Acute insulin resistance (AIR) significantly increases the death risk of the patients with severe sepsis (SS) with an undetermined pathogenetic mechanism. Although it shares some similarities with the pathogenesis of chronic insulin resistance (CIR), its own characteristics is crucial for the treatment due to the obviously differences in the risk factors and outcome between them. From the early data of our research, we found there was significant difference in the presentaiton of mitochondria dysfunction between them: AIR presented with mitochondrial oxidative stress dysfunction, while CIR presented with both mitochondrial oxidative stress dysfunction and the mitochondrial biogenesis disorders. We will work on the double molecular regulatory pathways of mitochondria (oxidative regulatory pathway and biogenesis regulatory pathway), and hypothesize that there are different expression levels and following effects of the double pathways between the pathogenesis of AIR and CIR. The over activation of Poly [ADP-ribose] polymerase 1 (PARP-1) would cause the exhaustion of NAD+ and ATP, which could further lead to mitochondrial dysfunction and cell death. Inhibition of PARP-1 was proved to increase the mitochondria metabolism through the activation of Sirutin-1 (SIRT1). Here, we hypothesize that the selective inhibition of PARP-1 will ameliorate mitochondrial dysfunction and the degree of acute insulin resistance, and will further delay the deterioration and improve the prognosis in the patients with SS.

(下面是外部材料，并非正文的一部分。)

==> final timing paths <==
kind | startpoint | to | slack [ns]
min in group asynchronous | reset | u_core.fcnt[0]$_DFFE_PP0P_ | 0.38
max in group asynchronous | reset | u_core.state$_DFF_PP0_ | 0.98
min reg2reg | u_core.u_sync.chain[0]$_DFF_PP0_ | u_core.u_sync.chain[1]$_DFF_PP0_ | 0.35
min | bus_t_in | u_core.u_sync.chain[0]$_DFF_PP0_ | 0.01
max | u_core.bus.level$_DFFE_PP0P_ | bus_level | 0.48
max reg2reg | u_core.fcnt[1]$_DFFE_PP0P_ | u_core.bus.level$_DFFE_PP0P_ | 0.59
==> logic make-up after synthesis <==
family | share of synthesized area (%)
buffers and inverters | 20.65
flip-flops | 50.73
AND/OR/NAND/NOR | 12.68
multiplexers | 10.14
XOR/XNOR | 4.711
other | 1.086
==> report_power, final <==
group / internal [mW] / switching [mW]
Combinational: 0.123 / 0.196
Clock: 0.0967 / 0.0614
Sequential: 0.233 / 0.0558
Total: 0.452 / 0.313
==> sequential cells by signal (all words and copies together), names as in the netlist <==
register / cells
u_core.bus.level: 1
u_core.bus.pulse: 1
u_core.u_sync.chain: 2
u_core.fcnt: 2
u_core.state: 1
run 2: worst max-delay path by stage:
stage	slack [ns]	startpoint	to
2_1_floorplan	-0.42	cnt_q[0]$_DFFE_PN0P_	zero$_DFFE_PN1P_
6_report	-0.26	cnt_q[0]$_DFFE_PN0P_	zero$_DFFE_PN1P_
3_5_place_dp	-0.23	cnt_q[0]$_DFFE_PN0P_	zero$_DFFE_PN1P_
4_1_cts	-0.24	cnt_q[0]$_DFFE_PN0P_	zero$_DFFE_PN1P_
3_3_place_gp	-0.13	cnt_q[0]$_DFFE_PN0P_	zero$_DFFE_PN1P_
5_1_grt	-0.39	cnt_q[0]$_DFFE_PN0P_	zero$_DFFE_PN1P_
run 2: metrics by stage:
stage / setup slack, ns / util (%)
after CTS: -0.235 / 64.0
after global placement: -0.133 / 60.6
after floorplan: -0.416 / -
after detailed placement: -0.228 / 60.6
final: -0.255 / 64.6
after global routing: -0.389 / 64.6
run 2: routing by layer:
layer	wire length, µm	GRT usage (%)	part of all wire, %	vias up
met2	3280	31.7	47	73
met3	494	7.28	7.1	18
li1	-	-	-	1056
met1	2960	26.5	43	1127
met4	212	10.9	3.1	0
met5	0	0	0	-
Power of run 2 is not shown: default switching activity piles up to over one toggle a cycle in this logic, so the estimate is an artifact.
File: src/rtl/reg_wb_ctrl.sv
// rtl/reg_wb_ctrl.sv - register file writeback controller: init sweep, producer arbitration,
// in-order issue and pending-write mask
module reg_wb_ctrl import reg_wb_ctrl_pkg::*; #(
  parameter int DW    = WB_DW,
  parameter int AW    = WB_AW,
  parameter int DEPTH = WB_DEPTH
) (
  input  logic                clk,
  input  logic                rst_n,
  reg_wb_ctrl_if.slave        wb,
  input  logic                hold_i,
  output logic [AW-1:0]       nd_o,
  output logic [DW-1:0]       di_o,
  output logic                reg_we_o,
  output logic [(1<<AW)-1:0]  pend_o,
  output logic                init_done_o
);

  typedef struct packed {
    logic [AW-1:0] n;
    logic [DW-1:0] d;
  } entry_t;

  state_t           state_q, state_d;
  logic [AW-1:0]    cnt_q, cnt_d;
  logic             reg_we_q, reg_we_d;
  logic [AW-1:0]    nd_q, nd_d;
  logic [DW-1:0]    di_q, di_d;
  logic             run, a_ready, m_ready;
  logic             full, empty, push, pop;
  entry_t           push_ent, head;
  entry_t           ent [DEPTH];
  logic [DEPTH-1:0] ent_valid;

  always_ff @(posedge clk or negedge rst_n) begin
    if (!rst_n) begin
      state_q <= ST_INIT;
      cnt_q   <= '0;
    end else begin
      state_q <= state_d;
      cnt_q   <= cnt_d;
    end
  end

  always_comb begin
    state_d = state_q;
    cnt_d   = cnt_q;
    if (state_q == ST_INIT) begin
      cnt_d = cnt_q + AW'(1);
      if (&cnt_q) state_d = ST_RUN;
    end
  end

  always_comb begin
    run     = (state_q == ST_RUN);
    a_ready = run && !full;
    m_ready = run && !full && !wb.a_valid;
  end

  assign wb.a_ready  = a_ready;
  assign wb.m_ready  = m_ready;
  assign init_done_o = run;

  // ALU has fixed priority; m_ready already excludes a cycle where A is offering.
  assign push = (wb.a_valid && a_ready) || (wb.m_valid && m_ready);
  assign pop  = run && !empty && !hold_i;

  always_comb begin
    push_ent.n = wb.a_valid ? wb.a_n : wb.m_n;
    push_ent.d = wb.a_valid ? wb.a_d : wb.m_d;
  end

  wb_fifo #(
    .DEPTH   (DEPTH),
    .entry_t (entry_t)
  ) u_fifo (
    .clk         (clk),
    .rst_n       (rst_n),
    .push_i      (push),
    .push_data_i (push_ent),
    .pop_i       (pop),
    .full_o      (full),
    .empty_o     (empty),
    .head_o      (head),
    .ent_o       (ent),
    .ent_valid_o (ent_valid)
  );

  always_comb begin
    reg_we_d = 1'b0;
    nd_d     = nd_q;
    di_d     = di_q;
    if (!run) begin
      reg_we_d = 1'b1;
      nd_d     = cnt_q;
      di_d     = '0;
    end else if (pop) begin
      reg_we_d = 1'b1;
      nd_d     = head.n;
      di_d     = head.d;
    end
  end

  always_ff @(posedge clk or negedge rst_n) begin
    if (!rst_n) begin
      reg_we_q <= 1'b0;
      nd_q     <= '0;
      di_q     <= '0;
    end else begin
      reg_we_q <= reg_we_d;
      nd_q     <= nd_d;
      di_q     <= di_d;
    end
  end

  assign reg_we_o = reg_we_q;
  assign nd_o     = nd_q;
  assign di_o     = di_q;

  // A register stays pending until its last queued write has been presented on the port.
  always_comb begin
    pend_o = '0;
    for (int j = 0; j < DEPTH; j++) begin
      if (ent_valid[j]) pend_o[ent[j].n] = 1'b1;
    end
    if (reg_we_q) pend_o[nd_q] = 1'b1;
  end

endmodule
$ cat src/rtl/uart_rx_fifo_pkg.sv
// Shared definitions for the UART receive path: bit-level FSM states and
// default frame timing for the 100 MHz system clock.
package uart_rx_fifo_pkg;

    typedef enum logic [1:0] {
        RX_IDLE,
        RX_START,
        RX_DATA,
        RX_STOP
    } rx_state_e;

    localparam int DEFAULT_CLKS_PER_BIT = 868;
    localparam int DEFAULT_DEPTH        = 16;
    localparam int FRAME_DATA_BITS      = 8;

endpackage

$ cat src/rtl/uart_rx_fifo_sync_fifo.sv
// Show-ahead synchronous FIFO: the head entry is always presented on pop_data.
// A push into a full FIFO succeeds only when a pop happens in the same cycle.
module sync_fifo #(
    parameter int WIDTH = 8,
    parameter int DEPTH = 16
) (
    input  logic                     clk,
    input  logic                     resetn,
    input  logic                     push,
    input  logic [WIDTH-1:0]         push_data,
    output logic                     full,
    input  logic                     pop,
    output logic [WIDTH-1:0]         pop_data,
    output logic                     empty,
    output logic [$clog2(DEPTH):0]   count
);

    localparam int AW = $clog2(DEPTH);
    localparam int CW = AW + 1;

    logic [WIDTH-1:0] mem [DEPTH];
    logic [AW-1:0]    wr_ptr;
    logic [AW-1:0]    rd_ptr;
    logic [CW-1:0]    count_q;
    logic             do_push;
    logic             do_pop;

    assign empty    = (count_q == '0);
    assign full     = (count_q == CW'(DEPTH));
    assign count    = count_q;
    assign pop_data = empty ? '0 : mem[rd_ptr];

    // A pop while empty is ignored; a pop frees the slot a full-FIFO push needs.
    assign do_pop  = pop && !empty;
    assign do_push = push && (!full || do_pop);

    always_ff @(posedge clk) begin
        if (do_push) begin
            mem[wr_ptr] <= push_data;
        end
    end

    always_ff @(posedge clk or negedge resetn) begin
        if (!resetn) begin
            wr_ptr  <= '0;
            rd_ptr  <= '0;
            count_q <= '0;
        end else begin
            if (do_push) begin
                wr_ptr <= wr_ptr + AW'(1);
            end
            if (do_pop) begin
                rd_ptr <= rd_ptr + AW'(1);
            end
            if (do_push && !do_pop) begin
                count_q <= count_q + CW'(1);
            end else if (do_pop && !do_push) begin
                count_q <= count_q - CW'(1);
            end
        end
    end

endmodule

$ cat src/rtl/uart_rx_fifo.sv
// UART 8N1 receiver: synchronises the serial pin, deserialises frames and
// buffers received bytes in a show-ahead FIFO with sticky error flags.
module uart_rx_fifo
    import uart_rx_fifo_pkg::*;
#(
    parameter int CLKS_PER_BIT = DEFAULT_CLKS_PER_BIT,
    parameter int DEPTH        = DEFAULT_DEPTH
) (
    input  logic                   clk,
    input  logic                   resetn,
    input  logic                   rxd,
    output logic [7:0]             rx_data,
    output logic                   rx_valid,
    input  logic                   rx_ready,
    output logic [$clog2(DEPTH):0] fifo_count,
    output logic                   frame_err,
    output logic                   overrun,
    input  logic                   clr_err
);

    localparam int HALF  = CLKS_PER_BIT / 2;
    localparam int CNT_W = $clog2(CLKS_PER_BIT);

    logic                       rxd_meta;
    logic                       rxd_s;
    rx_state_e                  state_q, state_d;
    logic [CNT_W-1:0]           cnt_q, cnt_d;
    logic [2:0]                 bit_q, bit_d;
    logic [FRAME_DATA_BITS-1:0] shift_q, shift_d;
    logic                       push;
    logic                       frame_bad;
    logic                       half_done;
    logic                       bit_done;
    logic                       fifo_full;
    logic                       fifo_empty;
    logic                       overrun_set;

    // Both flops idle high so reset never looks like a start bit.
    always_ff @(posedge clk or negedge resetn) begin
        if (!resetn) begin
            rxd_meta <= 1'b1;
            rxd_s    <= 1'b1;
        end else begin
            rxd_meta <= rxd;
            rxd_s    <= rxd_meta;
        end
    end

    always_ff @(posedge clk or negedge resetn) begin
        if (!resetn) begin
            state_q <= RX_IDLE;
            cnt_q   <= '0;
            bit_q   <= '0;
            shift_q <= '0;
        end else begin
            state_q <= state_d;
            cnt_q   <= cnt_d;
            bit_q   <= bit_d;
            shift_q <= shift_d;
        end
    end

    assign half_done = (cnt_q == CNT_W'(HALF - 1));
    assign bit_done  = (cnt_q == CNT_W'(CLKS_PER_BIT - 1));

    always_comb begin
        state_d   = state_q;
        cnt_d     = cnt_q + CNT_W'(1);
        bit_d     = bit_q;
        shift_d   = shift_q;
        push      = 1'b0;
        frame_bad = 1'b0;
        unique case (state_q)
            RX_IDLE: begin
                cnt_d = '0;
                if (!rxd_s) begin
                    state_d = RX_START;
                end
            end
            RX_START: begin
                if (half_done) begin
                    cnt_d   = '0;
                    bit_d   = '0;
                    state_d = rxd_s ? RX_IDLE : RX_DATA;
                end
            end
            RX_DATA: begin
                if (bit_done) begin
                    cnt_d   = '0;
                    shift_d = {rxd_s, shift_q[FRAME_DATA_BITS-1:1]};
                    bit_d   = bit_q + 3'd1;
                    if (bit_q == 3'd7) begin
                        state_d = RX_STOP;
                    end
                end
            end
            RX_STOP: begin
                // Returning at mid-stop lets a back-to-back start bit be caught.
                if (bit_done) begin
                    cnt_d     = '0;
                    state_d   = RX_IDLE;
                    push      = rxd_s;
                    frame_bad = !rxd_s;
                end
            end
            default: begin
                state_d = RX_IDLE;
            end
        endcase
    end

    sync_fifo #(
        .WIDTH (FRAME_DATA_BITS),
        .DEPTH (DEPTH)
    ) u_fifo (
        .clk       (clk),
        .resetn    (resetn),
        .push      (push),
        .push_data (shift_q),
        .full      (fifo_full),
        .pop       (rx_ready),
        .pop_data  (rx_data),
        .empty     (fifo_empty),
        .count     (fifo_count)
    );

    assign rx_valid    = !fifo_empty;
    assign overrun_set = push && fifo_full && !rx_ready;

    // A set event takes priority over a coincident clear.
    always_ff @(posedge clk or negedge resetn) begin
        if (!resetn) begin
            frame_err <= 1'b0;
            overrun   <= 1'b0;
        end else begin
            if (frame_bad) begin
                frame_err <= 1'b1;
            end else if (clr_err) begin
                frame_err <= 1'b0;
            end
            if (overrun_set) begin
                overrun <= 1'b1;
            end else if (clr_err) begin
                overrun <= 1'b0;
            end
        end
    end

endmodule

$ cat config.mk
export PLATFORM = sky130hd
export DESIGN_NAME = uart_rx_fifo
export DESIGN_NICKNAME = d
export VERILOG_FILES = /design/src/rtl/uart_rx_fifo_pkg.sv /design/src/rtl/uart_rx_fifo_sync_fifo.sv /design/src/rtl/uart_rx_fifo.sv
export SDC_FILE = /design/constraint.sdc
export NUM_CORES = 1
export LEC_CHECK = 0
export CAP_MARGIN = 20
export CORE_ASPECT_RATIO = 1.1
export CORE_UTILIZATION = 35
export CTS_BUF_LIST = sky130_fd_sc_hd__clkbuf_8 sky130_fd_sc_hd__clkbuf_16
export CTS_CLUSTER_SIZE = 30
export DETAILED_ROUTE_END_ITERATION = 7
export PLACE_DENSITY_LB_ADDON = 0.3
export SYNTH_ARGS = -nofsm -noshare
export SYNTH_HDL_FRONTEND = slang
export SYNTH_SLANG_ARGS = --single-unit
$ cat constraint.sdc
create_clock -name clk -period 6.6 [get_ports clk]
set_input_delay 0.99 -clock clk [delete_from_list [all_inputs] [get_ports clk]]
set_output_delay 0.99 -clock clk [all_outputs]
set_load 0.01 [all_outputs]
==> summary.txt, run 1 <==
Run status
  – Status: finished, final reports clean

Power
  – Maximum vdd ir drop: 169 uV
  – Comb power frac: less than 1%
  – Switching power: about 0.41 mW
  – Clock network fraction of design power: roughly 46%
  – Internal Power: 1.69 mW
  – Leakage: 3.13 nW
  – Sequential share of power: 53.8%
  – Sw Ratio: roughly a fifth
  – Total chip power: between 2 and 2.5 mW
  – Pwr per Cell Area: roughly 260 mW/mm2

Cells and area
  – Register Area: about 0.0048 mm2
  – Non-filler cells, final: 690
  – Synth-to-Final Area Change: 14.7%
  – Nets: around 450
  – Util after Layout: approximately 42%
  – Diodes inserted: 0
  – Fin area: about 0.008 mm2
  – Fraction of layout cells with a size suffix above 1: roughly 20%
  – Fillers: 1674
  – Most common cell after layout, fill and taps aside: edfxtp_1
  – Area occupied by multi-input gates: a little over 0.002 mm2
  – Most frequent cells in the layout: edfxtp_1, dfrtp_1, mux4_2

Floorplanning
  – Top-level port count: 21
  – Vert. Die Dim: roughly 150 um
  – Die X: about 140 um
  – FP Rows: 53
  – Core area: slightly below 0.02 mm2
  – Initial Util: between 30% and 40%
  – DIE AREA: 0.0205 mm2

CTS
  – Skew-Pair Late Insertion Delay: between 0.4 and 0.5 ns
  – H-tree Lvls: 4
  – Clock buffer depth: 2
  – CTS root buf: clkbuf_16
  – Clock slew at reported path FFs: about 0.070 ns
  – Post-CTS setup buffers: 0
  – CTS Hold Buffers Added: 0
  – TritonCTS clock tree: built
  – Clock sink count: around 170
  – PostCTS Resize Cnt: 0
  – CTS Buf Count: 17

STA
  – RSZ-0062 raised after global routing: false
  – Slew Viols, Final: 0
  – Pin slew with the least headroom to its limit: 0.882 ns
  – Max-slew headroom: around 40%
  – Final setup violating endpoints: 0
  – Final setup skew: about 0.01 ns
  – Setup TNS: 0 ns
  – Fmax: roughly 240 MHz
  – Fin. Hold Viols: 0
  – Final period util: roughly 64%
  – Min cycle time layout: 4.25 ns

Placed design
  – IO buf count: 20
  – Final HPWL DP: just over 8000 um
  – GP Congestion: 0.767
  – # placed instances: ~660
  – Area post-placement: about 0.0074 mm2

Setup path
  – Arrival time worst endpoint: about 3.3 ns
  – Crit Path Max Fanout: 20
  – WS Path Type: flip-flop to output port
  – CP required: 5.61 ns
  – CP startpoint kind: flip-flop
  – Crit path capture type: output port
  – Worst reg-to-reg setup slack: between 2 and 3 ns

Global routing
  – Overall fraction of global-route tracks in use: between 10 and 15%
  – Global-route wire length before repair: about 20000 um
  – Initial antenna violation count: 0
  – Largest net degree at the start of global routing: between 40 and 50
  – GR Overflow Total: 0
  – Vias in the first global route: 3657

Job
  – Max-cap violations: 0

Routing
  – Initial DRC Count: 268
  – DR WL/cell: 18.8 um
  – DRC Markers: 0
  – Number of detailed-route iterations in the first pass: 6
  – Vias post-DR: roughly 3600
  – Final antenna-violating net count: 0
  – Post-Route WL: ~13000 um
  – Via/cell ratio: roughly 5.2

Synth
  – Async SR Flop Fraction: a little under a quarter
  – Post-synthesis cell count: just over 400
  – Yosys cell types: 44
  – Synthesized area per cell: between 15 and 20 um2
  – Ys flop type: edfxtp_1
  – Post-synth design cell area: ~0.0070 mm2
  – Yosys Warn Count: 0
  – Synth Net Count: 424
  – Number of flops mapped to enable cells by yosys: approximately 130
  – Seq/Total Area, Yosys: approximately 69%
  – Register bit count reported by yosys: approximately 170

Worst hold path
  – Worst hold path class: flip-flop to flip-flop
<file path="config.mk">
export PLATFORM = sky130hd
export DESIGN_NAME = matmul_ip_sequencer
export DESIGN_NICKNAME = d
export VERILOG_FILES = /design/src/rtl/matmul_ip_pkg.sv /design/src/rtl/seq_operand_buf.sv /design/src/rtl/matmul_ip_sequencer.sv
export SDC_FILE = /design/constraint.sdc
export NUM_CORES = 1
export LEC_CHECK = 0
export ABC_AREA = 1
export CORE_ASPECT_RATIO = 0.8
export CORE_UTILIZATION = 25
export CTS_CLUSTER_SIZE = 10
export DETAILED_ROUTE_END_ITERATION = 8
export GPL_TIMING_DRIVEN = 0
export PLACE_DENSITY = 0.52
export SLEW_MARGIN = 20
export SYNTH_ARGS = -nofsm -noshare
export SYNTH_HDL_FRONTEND = slang
export SYNTH_SLANG_ARGS = --single-unit
</file>
<file path="constraint.sdc">
create_clock -name CLK -period 1.9 [get_ports CLK]
set_clock_uncertainty 0.15 [all_clocks]
set_input_delay 0.19 -clock CLK [delete_from_list [all_inputs] [get_ports CLK]]
set_output_delay 0.19 -clock CLK [all_outputs]
set_load 0.01 [all_outputs]
</file>
**config.mk**
```make
export PLATFORM = sky130hd
export DESIGN_NAME = coef_loader
export DESIGN_NICKNAME = d
export VERILOG_FILES = /design/src/rtl/coef_loader.sv
export SDC_FILE = /design/constraint.sdc
export NUM_CORES = 1
export LEC_CHECK = 0
export BUFFER_PORTS_ARGS = -buffer_cell sky130_fd_sc_hd__buf_2
export CORE_MARGIN = 4
export CORE_UTILIZATION = 35
export DETAILED_ROUTE_END_ITERATION = 7
export PLACE_DENSITY = 0.6
export RECOVER_POWER = 50
export SKIP_CTS_REPAIR_TIMING = 1
export SYNTH_ARGS = -nofsm -noshare
export SYNTH_HDL_FRONTEND = slang
export SYNTH_SLANG_ARGS = --single-unit
```
**constraint.sdc**
```tcl
create_clock -name clk -period 2.78 [get_ports clk]
set_input_delay 0.139 -clock clk [delete_from_list [all_inputs] [get_ports clk]]
set_output_delay 0.139 -clock clk [all_outputs]
set_load 0.05 [all_outputs]
```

急性胰岛素抵抗（AIR）显著增加严重脓毒症（SS）患者死亡风险，危害严重。其发生机制仍未阐明，虽可能与慢性胰岛素抵抗（CIR）的发生存在相通之处，但二者病因、转归截然不同，探讨其自身特点至关重要。我们的前期实验数据提示，不同胰岛素抵抗状态中（AIR、CIR）线粒体功能障碍表现形式不同：前者仅有氧化应激损伤，后者则氧化应激损伤和合成障碍并存。我们拟在分子调控水平深入研究并假设：线粒体氧化应激和合成调控的“双分子通路”在不同胰岛素抵抗状态下表达水平及后续效应不尽相同。过度活化的聚二磷酸腺苷核糖聚合酶1（PARP-1）可耗竭NAD+和ATP，使细胞出现线粒体功能障碍甚至死亡，而抑制PARP-1可通过激活线粒体“双通路”关键调控因子去乙酰化酶1（SIRT1）而改善线粒体代谢。我们进一步假设：选择性抑制PARP-1能通过SIRT1介导途径提高线粒体功能、改善AIR状态，并延缓SS恶化进展，改善预后。

严重脓毒症（SS） 是ICU常见病，并可伴发急性胰岛素抵抗（AIR），医疗花费及致残率、病死率均较高，位居成人死亡原因第四位。探讨其发生发展机制和不良预后危险因素的是学科当前研究的热点，线粒体损伤可能深入其中。本研究拟探讨线粒体氧化应激和合成调控的“双分子通路”在SS所致线粒体损伤中发挥的作用，选择性抑制聚二磷酸腺苷核糖聚合酶1（PARP-1）能否通过线粒体“双通路”来发挥改善线粒体代谢和脏器功能，并拟在临床病人中揭示病情持续进展并出现不良预后的重要危险因素。本研究发现：1、SS伴发AIR小鼠出现明显的肝脏线粒体功能障碍和结构损伤。同时，此类小鼠肝脏线粒体合成上游因子表达水平显著降低，并出现明显的氧化应激损伤和炎症反应；2、PARP-1抑制可以有效缓解脓毒症肝脏线粒体功能障碍和结构损伤，改善线粒体呼吸复合体的呼吸容量，提高线粒体ATP产量，增加线粒体膜电位水平，减少线粒体肿胀和线粒体自噬；PARP-1抑制可能通过对肝脏线粒体生物合成通路、氧化应激通路和炎症反应通路的正向作用而对线粒体发挥靶向调节作用，从而改善脓毒症继发的肝脏线粒体的损伤，改善脏器功能；3、与组织缺血低灌注和线粒体损伤相关的临床指标，如缺血修饰白蛋白、早期乳酸面积等，均是病情进展并出现不良预后的重要危险因子；对于血流感染导致的SS人群，有其自己特殊的临床特征和危险因素。本研究发现了PARP-1抑制及线粒体调控“双通路”在SS伴发AIR发生中的重要作用，同时也揭示了临床病人出现不良预后的重要危险因素，为该疾病的治疗提供了新的干预方向。